§ **WORK REQUEST**
How many lines of the entries hold the string "rows"? Reply with the number alone.

Saved data entries:
$ cat config.mk
export PLATFORM = sky130hd
export DESIGN_NAME = rf_op_sequencer
export DESIGN_NICKNAME = d
export VERILOG_FILES = /design/src/rtl/rf_seq_pkg.sv /design/src/rtl/rf_seq_alu.sv /design/src/rtl/rf_op_sequencer.sv
export SDC_FILE = /design/constraint.sdc
export NUM_CORES = 1
export LEC_CHECK = 0
export ABC_CLOCK_PERIOD_IN_PS = 9100
export CAP_MARGIN = 25
export CORE_MARGIN = 2
export CORE_UTILIZATION = 45
export DETAILED_ROUTE_END_ITERATION = 7
export PLACE_DENSITY = 0.67
export SYNTH_ARGS = -nofsm -noshare
export SYNTH_HDL_FRONTEND = slang
export SYNTH_SLANG_ARGS = --single-unit
$ cat constraint.sdc
create_clock -name clk -period 9.1 [get_ports clk]
set_clock_uncertainty 0.1 [all_clocks]
set_input_delay 1.82 -clock clk [delete_from_list [all_inputs] [get_ports clk]]
set_output_delay 1.82 -clock clk [all_outputs]
set_load 0.005 [all_outputs]
$ cat src/rtl/rf_seq_pkg.sv
// Shared types for the register-file operation sequencer: FSM states and opcodes.
package rf_seq_pkg;

  typedef enum logic [2:0] {
    IDLE,
    LOAD_A,
    LOAD_B,
    EXEC,
    WRITE
  } state_t;

  localparam logic [1:0] OP_MOV_IMM = 2'b00;
  localparam logic [1:0] OP_MOV_REG = 2'b01;
  localparam logic [1:0] OP_ADD     = 2'b10;
  localparam logic [1:0] OP_CMP     = 2'b11;

endpackage

$ cat src/rtl/rf_seq_alu.sv
// Combinational add/subtract with zero, negative and signed-overflow status.
module rf_seq_alu #(
  parameter int DW = 16
) (
  input  logic [DW-1:0] a,
  input  logic [DW-1:0] b,
  input  logic          sub,
  output logic [DW-1:0] res,
  output logic          z,
  output logic          n,
  output logic          v
);

  logic [DW-1:0] b_eff;

  // Subtract as a + ~b + 1; overflow then reduces to the add rule on b_eff.
  always_comb begin
    b_eff = sub ? ~b : b;
    res   = a + b_eff + {{(DW-1){1'b0}}, sub};
    z     = (res == '0);
    n     = res[DW-1];
    v     = (a[DW-1] == b_eff[DW-1]) && (res[DW-1] != a[DW-1]);
  end

endmodule

$ cat src/rtl/rf_op_sequencer.sv
// Sequences regfile read/write ports for one register-transfer instruction
// per start/done handshake, computing C and Z/N/V flags.
module rf_op_sequencer
  import rf_seq_pkg::*;
#(
  parameter int DW   = 16,
  parameter int AW   = 3,
  parameter int IMMW = 8
) (
  input  logic            clk,
  input  logic            reset,
  input  logic            start,
  input  logic [1:0]      op,
  input  logic [AW-1:0]   rd,
  input  logic [AW-1:0]   rn,
  input  logic [AW-1:0]   rm,
  input  logic [IMMW-1:0] imm,
  input  logic [DW-1:0]   rf_data_out,
  output logic [AW-1:0]   readnum,
  output logic [AW-1:0]   writenum,
  output logic            write,
  output logic [DW-1:0]   data_in,
  output logic            busy,
  output logic            done,
  output logic            Z,
  output logic            N,
  output logic            V
);

  state_t          state, state_nx;
  logic [1:0]      op_q;
  logic [AW-1:0]   rd_q, rn_q, rm_q;
  logic [DW-1:0]   a_q, b_q, c_q;
  logic [DW-1:0]   alu_res;
  logic            alu_z, alu_n, alu_v;

  rf_seq_alu #(.DW(DW)) u_alu (
    .a   (a_q),
    .b   (b_q),
    .sub (op_q == OP_CMP),
    .res (alu_res),
    .z   (alu_z),
    .n   (alu_n),
    .v   (alu_v)
  );

  always_comb begin
    state_nx = state;
    readnum  = '0;
    writenum = '0;
    write    = 1'b0;
    case (state)
      IDLE: begin
        if (start) begin
          case (op)
            OP_MOV_IMM: state_nx = WRITE;
            OP_MOV_REG: state_nx = LOAD_B;
            default:    state_nx = LOAD_A;
          endcase
        end
      end
      LOAD_A: begin
        readnum  = rn_q;
        state_nx = LOAD_B;
      end
      LOAD_B: begin
        readnum  = rm_q;
        state_nx = EXEC;
      end
      EXEC:    state_nx = (op_q == OP_CMP) ? IDLE : WRITE;
      WRITE: begin
        write    = 1'b1;
        writenum = rd_q;
        state_nx = IDLE;
      end
      default: state_nx = IDLE;
    endcase
  end

  assign busy    = (state != IDLE);
  assign data_in = c_q;

  always_ff @(posedge clk or posedge reset) begin
    if (reset) begin
      state <= IDLE;
      op_q  <= '0;
      rd_q  <= '0;
      rn_q  <= '0;
      rm_q  <= '0;
      a_q   <= '0;
      b_q   <= '0;
      c_q   <= '0;
      Z     <= 1'b0;
      N     <= 1'b0;
      V     <= 1'b0;
      done  <= 1'b0;
    end else begin
      state <= state_nx;
      done  <= (state != IDLE) && (state_nx == IDLE);
      case (state)
        IDLE: begin
          if (start) begin
            op_q <= op;
            rd_q <= rd;
            rn_q <= rn;
            rm_q <= rm;
            if (op == OP_MOV_IMM) c_q <= {{(DW-IMMW){imm[IMMW-1]}}, imm};
          end
        end
        LOAD_A: a_q <= rf_data_out;
        LOAD_B: b_q <= rf_data_out;
        EXEC: begin
          case (op_q)
            OP_MOV_REG: c_q <= b_q;
            OP_ADD: begin
              c_q <= alu_res;
              Z   <= alu_z;
              N   <= alu_n;
              V   <= alu_v;
            end
            OP_CMP: begin
              Z <= alu_z;
              N <= alu_n;
              V <= alu_v;
            end
            default: ;
          endcase
        end
        default: ;
      endcase
    end
  end

endmodule

# [After elaboration in Yosys (flattened, before gate mapping)]
# Index checks and enable logic that the tools add are counted.
[totals] latch_bits=0 output_inout_bits=28 input_bits=38 mem_bits_rw=0 register_bits=66 mem_bits_ro=0 memories=0
[classes] n_addsub=2 div=0 muxes=12 n_shift=0 n_bitwise=1 multipliers=0 order_cmp=0 reduce_logical=12 eq_ne=13
[op_table] cell="$pmux 16 s2" n=2
[op_table] cell="$mux 16" n=3
[op_table] cell="$add 16x1->16" n=1
[op_table] cell="$add 16x16->16" n=1
[op_table] cell="$logic_not 16->1" n=1
[op_table] cell="$not 16->16" n=1
[op_table] cell="$pmux 3 s2" n=2
[op_table] cell="$pmux 3 s4" n=1
[op_table] cell="$mux 3" n=3
[op_table] cell="$eq 3x2->1 const B" n=2
[op_table] cell="$logic_not 3->1" n=2
[op_table] cell="$eq 2x1->1 const B" n=2
[op_table] cell="$eq 2x2->1 const B" n=2
[op_table] cell="$ne 2x2->1 const B" n=2
[op_table] cell="$reduce_and 2->1" n=2
[op_table] cell="$reduce_and 4->1" n=1
[op_table] cell="$eq 3x1->1 const B" n=1
[op_table] cell="$eq 3x3->1 const B" n=1
[op_table] cell="$ne 3x3->1 const B" n=1
[op_table] cell="$reduce_bool 3->1" n=1
[op_table] cell="$logic_and 1x1->1" n=2
[op_table] cell="$logic_not 2->1" n=1
[op_table] cell="$reduce_bool 2->1" n=1
[op_table] cell="$reduce_or 2->1" n=1
[op_table] cell="3 further kinds" n=3

# [Longest topological paths before layout]
# Gate-level depths: netlist (run 1).
[depth] ltp_word=6 mapped_depth=13 depth_no_buf=11

# [Cells and area by module]
# A second synthesis (run 1) with hierarchy kept.
[hier_totals] cells_unflattened=376 area_unflattened_um2=4185.3
[by_module_without_submodules] mod="rf_op_sequencer" area_each_um2=2827.7 seq_area_each_um2=1651.6 n_inst=1 cells_per_inst=196
[by_module_without_submodules] mod="rf_seq_alu" area_each_um2=1357.6 seq_area_each_um2=0.0 n_inst=1 cells_per_inst=180

# [Least setup slack after synthesis (run 1)]
# OpenSTA, ideal clock, no wires.
[synth_timing] path_kind="reg-to-output" from="reg state[2]" to="out readnum[0]" setup_slack_ns=5.723 required_time_ns=7.180 t_arrival_ns=1.457 n_path_buf=3 stages_incl_launch_ff=6 path_cell_list="dfrtp_1 -> clkbuf_1 -> nor3b_1 -> buf_1 -> buf_2 -> a22o_1"
[synth_via] elab_chain_cells=2 elab_cells_between_ends=3 classes_between="eq/ne: 2; mux: 1"
[synth_rtl] element="start, declared" line="rf_op_sequencer.sv:30" rtl="state_t state, state_nx;"
[synth_rtl] element="start signal, assigned" line="rf_op_sequencer.sv:98" rtl="state <= state_nx;"
[synth_rtl] element="$eq 3x2->1 / $eq 3x1->1 (equally long branches)" line="rf_op_sequencer.sv:52" rtl="case (state)"
[synth_rtl] element="$pmux 3 s2 *" line="rf_op_sequencer.sv:52"
[synth_rtl] element="end, declared" line="rf_op_sequencer.sv:19" rtl="output logic [AW-1:0] readnum,"
# Mark *: on every way between the ends. The rest lies on a longest branch, timed or not.

# [Worst setup path after layout (run 1)]
[layout_timing] from="reg state[2]" to="out readnum[2]"
# The elaborated chain is that of the path after synthesis.

==> out/results.txt, run 1 <==
Worst Path Arrival - 2.05 ns
Reg clk slew, reported paths - 0.07 ns
cell taking the most area after synthesis - dfrtp_1
gr usage total - 19.56%
Mapped Cells - 380
Global Route met3 Usage - 3.165%
initial DRC count - 110
status - completed
Crit. End Element - primary output
max incr delay on CP - 0.49 ns
worst hold path class - register to register
Core Box Area - 8593 µm²
min Tclk post-route - 3.967 ns
Vias/cell - 5.562
Starting Density - 45.91%
total gr overflow - 0
most frequent cells after synthesis - 66 x dfrtp_1, 42 x mux2_2, 29 x nand2_1
Die Span Y - 97.63 µm
Syn Nets - 436
H-tree lvl count - 3
critical path's slowest cell - dfrtp_1
CTS Root Cell - clkbuf_8
Die Area - 9532 µm²
met1 usage - 28.24%
top post-synthesis cells by area - dfrtp_1 42%, mux2_2 12%, ha_1 5.4%
Die W - 97.63 µm
largest net degree at the start of global routing - 67
ant diodes - 0
Critical Path Start Type - register
antenna violations before repair - 0
Yosys reg bits - 66
vias in the first global route - 3005
Area Overhead vs Synth - 24.04%
Max-Cap Viols - 0
synth warn - 0
Ports - 66
GR peak layer - met2
WL/cell - 16.24 µm
layout cell share with drive strength beyond 1 - 17.08%
Post-CTS Setup Inserts - 0
first-pass GRT wire length - 15040 µm
TritonCTS Sinks - 66
Slew Viols, Final - 0
prevailing post-synth register cell - dfrtp_1
fillers - 763
GP Congestion - 0.8465
WL final - 8980 µm
CTS tree - done
Mean Syn Cell Area - 10.38 µm²
Final nets - 497
sum of buffers and inverters on the critical path - 2
post-synthesis cell type count - 58
post-CTS sizing - 0
RSZ-0062 raised after global routing - no
Detailed Routing Iterations Pass 1 - 5
total negative slack - 0 ns
Post-synth EDFFs - 0
final hold vios - 0
antenna viol nets, final - 0
Post-synth ARST share - 100.0%
Slew @ Worst Pin - 0.8821 ns
top-count cell post-synth - dfrtp_1
Max FO, Critical Path - 19
sequential-to-total area share from yosys stat - 41.86%
hpwl dp - 6522 µm
clk buf depth - 2
Critical Path, Cell by Cell - nor3b_2 > buf_4 > a22o_1 > clkdlybuf4s50_1
post-synthesis cell area - 3945 µm²
Rel. slew slack - 41.20%
number of hold buffers added after cts - 0
# rows - 34
Critical Path RT - 7.18 ns
Synth top area share - 41.86%
clk_lat worst skew - 0.34 ns
DR vias - 3076
met2 usage - 30.13%
Setup Viol. Count Final - 0
CP delay by family, top - buffers and inverters
number of port buffers - 65
critical path class - register to primary output
Peak Freq - 252.1 MHz
drt drc - 0
Num CTS Buffers - 9
final worst path period share - 43.59%
[logic make-up (layout without fill, tap and decap cells)]
logic type / count (synthesis) / after routing / share of synthesized area (%)
flops: 66 / 66 / 41.86
buf+inv: 33 / 98 / 3.964
simple gates: 99 / 99 / 12.40
mux: 51 / 51 / 14.27
fa+ha+maj: 18 / 18 / 5.899
compound gates: 86 / 86 / 15.60
xor+xnor: 27 / 27 / 5.994
[flip-flops by register name, indices dropped and copies added (netlist names), 2 cells and up]
signal / flops
b_q: 16
data_in: 16
rm_q: 3
op_q: 2
rn_q: 3
a_q: 16
rd_q: 3
state: 3
[per-layer routing]
layer  share of wire, %  routed length [µm]
met3                3.4                 303
met2                 46                4101
met4                1.4                 129
met1                 50                4446
met5                  0                   0
[layout by cell type, fill, tap and decap left out, drive strengths merged, types with 2 or more instances in the layout]
master,count
dfrtp,66
clkdlybuf4s50,65
mux2,42
nand2,29
a21oi,23
nor2,22
xor2,18
ha,17
o21ai,15
clkbuf,14
inv,13
nand3,10
xnor2,9
mux2i,9
a21o,8
nor2b,7
o211ai,7
nor3,6
a22o,6
nand4,5
and3,5
a211oi,5
buf,5
o221ai,3
o31ai,3
nor4,3
nor3b,2
nand3b,2
or3,2
o22ai,2
a211o,2
nand2b,2
a2111oi,2
[final timing paths]
kind | start | endpoint | slack [ns] | cells after the start
max | state[2] | readnum[2] | 5.13 | 4
min | data_in[9] | data_in[9] | 0.38 | 2
max reg2reg | op_q[1] | Z | 5.69 | 12
min reg2reg | data_in[9] | data_in[9] | 0.38 | 2
max in group asynchronous | reset | b_q[12] | 6.40 | 3
min in group asynchronous | reset | rd_q[2] | 1.95 | 3
[final cells by class]
cell class / count / area (µm²) / area share (%)
tap: 108 / 135.1 / 2.761
multi-input combinational: 281 / 2147 / 43.88
inverter: 13 / 48.80 / 0.9972
timing repair buffer: 70 / 688.2 / 14.06
clock inverter: 1 / 30.03 / 0.6137
sequential: 66 / 1652 / 33.75
clock buffer: 14 / 192.7 / 3.938
[stage by stage]
step	cells	util (%)	instance area, µm²	worst slack [ns]	hold WS (ns)
detailed placement	538	54.35	4671	5.208	0.3669
global placement	538	54.35	4671	5.271	0.3567
global route	553	56.95	4893	5.026	0.4159
CTS	553	56.95	4893	5.109	0.3823
finish	553	56.95	4893	5.133	0.3785
floorplan	380	-	3945	5.525	0.3628
[tightest hold or removal path: stages, from the launching register on]
cell and delay, ns:
dfrtp_1 0.35, nand2_1 0.05, o31ai_1 0.05
Power of run 1 is left out: the tool's default activity adds up to more than one toggle a clock period on the data nets, which glitch-free logic cannot reach.
==> inputs of run 2 (changes only) <==
Settings changed: ABC_CLOCK_PERIOD_IN_PS 9100 to 3300, PLACE_DENSITY 0.67 to 0.7.
Clock period 9.1 ns to 3.3 ns, I/O delays scaled along.
==> out/results.txt, run 2 (synthesis gave the netlist of run 1 again) <==
vias in the first global route - 3131 (was 3005)
Crit. End Element - register (was primary output)
largest net degree at the start of global routing - 40 (was 67)
Max-Cap Viols - 0 (unchanged)
fillers - 763 (unchanged)
ant diodes - 0 (unchanged)
worst hold path class - register to register (unchanged)
Rel. slew slack - 60.66% (was 41.20%)
total gr overflow - 0 (unchanged)
WL final - 9173 µm (was 8980 µm)
Reg2Reg Launch Point - op_q[1] (unchanged)
min Tclk post-route - 3.113 ns
multi-input logic area - 2153 µm² (was 2147 µm²)
CP Capture Point - Z (was readnum[2])
clk buf depth - 2 (unchanged)
# rows - 34 (unchanged)
number of hold buffers added after cts - 0 (unchanged)
TritonCTS Sinks - 66 (unchanged)
Worst Path Arrival - 3.29 ns (was 2.05 ns)
Peak Freq - 321.2 MHz
Reg clk slew, reported paths - 0.08 ns (was 0.07 ns)
storage element area - 1652 µm² (unchanged)
Num CTS Buffers - 9 (unchanged)
drt drc - 0 (unchanged)
reg2reg path depth - 11 (was 12)
hpwl dp - 6956 µm (was 6522 µm)
RSZ-0062 raised after global routing - no (unchanged)
layout cell share with drive strength beyond 1 - 18.81% (was 17.08%)
Slew Viols, Final - 0 (unchanged)
Die Area - 9532 µm² (unchanged)
H-tree lvl count - 3 (unchanged)
status - completed (unchanged)
Hold Path Stages - 2 (unchanged)
DR top layer - met4 (unchanged)
Starting Density - 45.91% (unchanged)
total negative slack - 0 ns (unchanged)
final hold vios - 0 (unchanged)
WL/cell - 16.38 µm (was 16.24 µm)
Max FO, Critical Path - 8 (was 19)
Final nets - 504 (was 497)
Vias/cell - 5.598 (was 5.562)
Area Overhead vs Synth - 25.09% (was 24.04%)
Ports - 66 (unchanged)
R2R setup slack - 0.19 ns (was 5.69 ns)
final worst path period share - 94.35%
critical path class - register to register (was register to primary output)
most common cell after layout, fill and taps aside - dfrtp_1 (unchanged)
Critical Path Start Type - register (unchanged)
Setup Viol. Count Final - 0 (unchanged)
final setup margin - 0.1866 ns (was 5.133 ns)
number of port buffers - 65 (unchanged)
metal1 wirelength - 4433 µm (was 4446 µm)
Slew @ Worst Pin - 0.5893 ns (was 0.8821 ns)
Die W - 97.63 µm (unchanged)
clk_lat worst skew - 0.34 ns (about the same)
initial DRC count - 156 (was 110)
post-CTS sizing - 0 (unchanged)
antenna violations before repair - 0 (unchanged)
DR vias - 3135 (was 3076)
Die Span Y - 97.63 µm (unchanged)
Post-CTS Setup Inserts - 0 (unchanged)
Critical Path RT - 3.47 ns (was 7.18 ns)
DR WL met3 - 359 µm (was 303 µm)
Core Box Area - 8593 µm² (unchanged)
CTS tree - done (unchanged)
pre-CTS WS - 0.1870 ns (was 5.208 ns)
gr usage total - 20.22% (was 19.56%)
Detailed Routing Iterations Pass 1 - 5 (unchanged)
crit path from - op_q[1] (was state[2])
met2 WL post-DR - 4274 µm (was 4101 µm)
GP Congestion - 0.8636 (was 0.8465)
R2R Path End - Z (unchanged)
highest-count cells in the layout ignoring fill and taps - 66 x dfrtp_1, 65 x clkdlybuf4s50_1, 42 x mux2_2 (unchanged)
antenna viol nets, final - 0 (unchanged)
first-pass GRT wire length - 15570 µm (was 15040 µm)
CTS Root Cell - clkbuf_8 (unchanged)
==> run 2: per-layer routing <==
layer	up-vias	GRT usage, %
li1	1508	-
met4	0	6.197
met1	1536	28.35
met5	-	0
met3	9	3.957
met2	82	31.78
==> run 2: layout make-up <==
type / count / share of cell area (%)
multi-input combinational: 281 / 43.64
sequential: 66 / 33.47
clock inverter: 5 / 1.116
timing repair buffer: 77 / 15.26
inverter: 13 / 0.9888
clock buffer: 10 / 2.789
tap: 108 / 2.738
==> run 2: worst min path at each step <==
stage	from	to	slack, ns
2_1_floorplan	data_in[4]	data_in[4]	0.36
3_3_place_gp	data_in[6]	data_in[6]	0.35
3_5_place_dp	data_in[6]	data_in[6]	0.36
4_1_cts	data_in[6]	data_in[6]	0.37
5_1_grt	data_in[4]	data_in[4]	0.39
6_report	data_in[6]	data_in[6]	0.36
==> run 2: through the flow <==
step / util (%) / hold slack, ns / std cells / cell area, µm²
2_1_floorplan: - / 0.3628 / 380 / 3945
3_3_place_gp: 55.11 / 0.3519 / 545 / 4736
3_5_place_dp: 55.11 / 0.3553 / 545 / 4736
4_1_cts: 57.35 / 0.3707 / 560 / 4928
5_1_grt: 57.43 / 0.3864 / 560 / 4935
6_report: 57.43 / 0.3635 / 560 / 4935
==> run 2: worst max-delay path, cell delays in order (launching register included) <==
cell,delay [ns]
dfrtp_1,0.40
ha_1,0.25
buf_4,0.20
xor2_1,0.17
ha_2,0.42
nand3_1,0.12
o211a_4,0.27
xnor2_1,0.14
or4_1,0.53
nor4_2,0.18
nand4_1,0.13
o21ai_1,0.14
Power of run 2 is left out for the same reason.
==> inputs of run 3 (changes only) <==
Settings changed: CELL_PAD_IN_SITES_DETAIL_PLACEMENT set to 1, CELL_PAD_IN_SITES_GLOBAL_PLACEMENT set to 1, CORE_UTILIZATION 45 to 38, PLACE_DENSITY 0.7 to 0.75.
==> out/results.txt, run 3 (synthesis gave the netlist of run 1 again) <==
status - completed (unchanged)
Slew @ Worst Pin - 0.7543 ns (was 0.5893 ns)
Die W - 105.9 µm (was 97.63 µm)
worst hold slack - 0.3642 ns (was 0.3635 ns)
highest-count cells in the layout ignoring fill and taps - 66 x dfrtp_1, 65 x clkdlybuf4s50_1, 42 x mux2_2 (unchanged)
clk buf depth - 2 (unchanged)
critical path class - register to register (unchanged)
met1 usage - 26.56% (was 28.35%)
Worst Path Arrival - 3.22 ns (was 3.29 ns)
Global Route met3 Usage - 4.598% (was 3.957%)
CP delay by family, top - simple AND/OR/NAND/NOR gates (unchanged)
number of port buffers - 65 (unchanged)
GR peak layer - met2 (unchanged)
antenna viol nets, final - 0 (unchanged)
min Tclk post-route - 3.027 ns (was 3.113 ns)
final worst path period share - 91.73% (was 94.35%)
crit path from - op_q[1] (unchanged)
RSZ-0062 raised after global routing - no (unchanged)
critical path's slowest cell - or4_1 (unchanged)
Post-CTS Setup Inserts - 0 (unchanged)
antenna violations before repair - 0 (unchanged)
ant diodes - 0 (unchanged)
DR vias - 3173 (was 3135)
Max FO, Critical Path - 8 (unchanged)
Starting Density - 38.73% (was 45.91%)
Reg2Reg Launch Point - op_q[1] (unchanged)
layout cell share with drive strength beyond 1 - 18.50% (was 18.81%)
post-CTS sizing - 0 (unchanged)
pre-CTS WS - 0.07434 ns (was 0.1870 ns)
Vias/cell - 5.378 (was 5.598)
CTS Root Cell - clkbuf_8 (unchanged)
TritonCTS Sinks - 66 (unchanged)
first-pass GRT wire length - 17380 µm (was 15570 µm)
gr usage total - 19.97% (was 20.22%)
min-delay src - data_in[6] (unchanged)
Detailed Routing Iterations Pass 1 - 4 (was 5)
max incr delay on CP - 0.53 ns (about the same)
Peak Freq - 330.3 MHz (was 321.2 MHz)
total gr overflow - 0 (unchanged)
# rows - 37 (was 34)
Num CTS Buffers - 9 (unchanged)
Slew Viols, Final - 0 (unchanged)
Area Overhead vs Synth - 26.58% (was 25.09%)
worst hold path class - register to register (unchanged)
drt drc - 0 (unchanged)
placed cells - 574 (was 545)
CTS tree - done (unchanged)
initial DRC count - 100 (was 156)
sum of buffers and inverters on the critical path - 1 (unchanged)
met2 usage - 31.84% (was 31.78%)
Non-Filler Instances - 590 (was 560)
vias in the first global route - 3372 (was 3131)
GP Congestion - 0.9103 (was 0.8636)
Rel. slew slack - 49.64% (was 60.66%)
number of hold buffers added after cts - 0 (unchanged)
clk_lat worst skew - 0.36 ns (was 0.34 ns)
Critical Path, Cell by Cell - ha_4 > mux2i_1 > inv_2 > fa_1 > a21oi_2 > o211a_4 > xnor2_1 > or4_1 > nor4_2 > nand4_1 > o21ai_1 (was ha_1 > buf_4 > xor2_1 > ha_2 > nand3_1 > o211a_4 > xnor2_1 > or4_1 > nor4_2 > nand4_1 > o21ai_1)
largest net degree at the start of global routing - 35 (was 40)
Max-Cap Viols - 0 (unchanged)
final setup margin - 0.2727 ns (was 0.1866 ns)
WL/cell - 18.19 µm (was 16.38 µm)
Reg clk slew, reported paths - 0.07 ns (was 0.08 ns)
Crit. End Element - register (unchanged)
Critical Path RT - 3.50 ns (was 3.47 ns)
Die Span Y - 105.9 µm (was 97.63 µm)
total negative slack - 0 ns (unchanged)
WL final - 10730 µm (was 9173 µm)
most common cell after layout, fill and taps aside - dfrtp_1 (unchanged)
H-tree lvl count - 3 (unchanged)
Critical Path Start Type - register (unchanged)
hpwl dp - 8215 µm (was 6956 µm)
Die Area - 11210 µm² (was 9532 µm²)
final hold vios - 0 (unchanged)
Setup Viol. Count Final - 0 (unchanged)
fillers - 1149 (was 763)
Final nets - 505 (was 504)
Core Box Area - 10180 µm² (was 8593 µm²)
Ports - 66 (unchanged)
## run 3: cell count changes in the layout (fill, tap and decap cells not counted)
cell / delta
a2111oi_0: -1
ha_4: +1
clkinvlp_4: -2
ha_2: -1
a2111oi_1: +1
buf_4: +1
clkinv_2: -1
clkbuf_1: +3
clkbuf_8: +1
## run 3: per-layer routing
| metal | up-vias | wire [µm] |
|---|---|---|
| met5 | - | 0 |
| met4 | 0 | 187 |
| met3 | 15 | 413 |
| met2 | 66 | 5131 |
| met1 | 1581 | 5000 |
| li1 | 1511 | - |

§ **COMPLETED EXERCISE**
3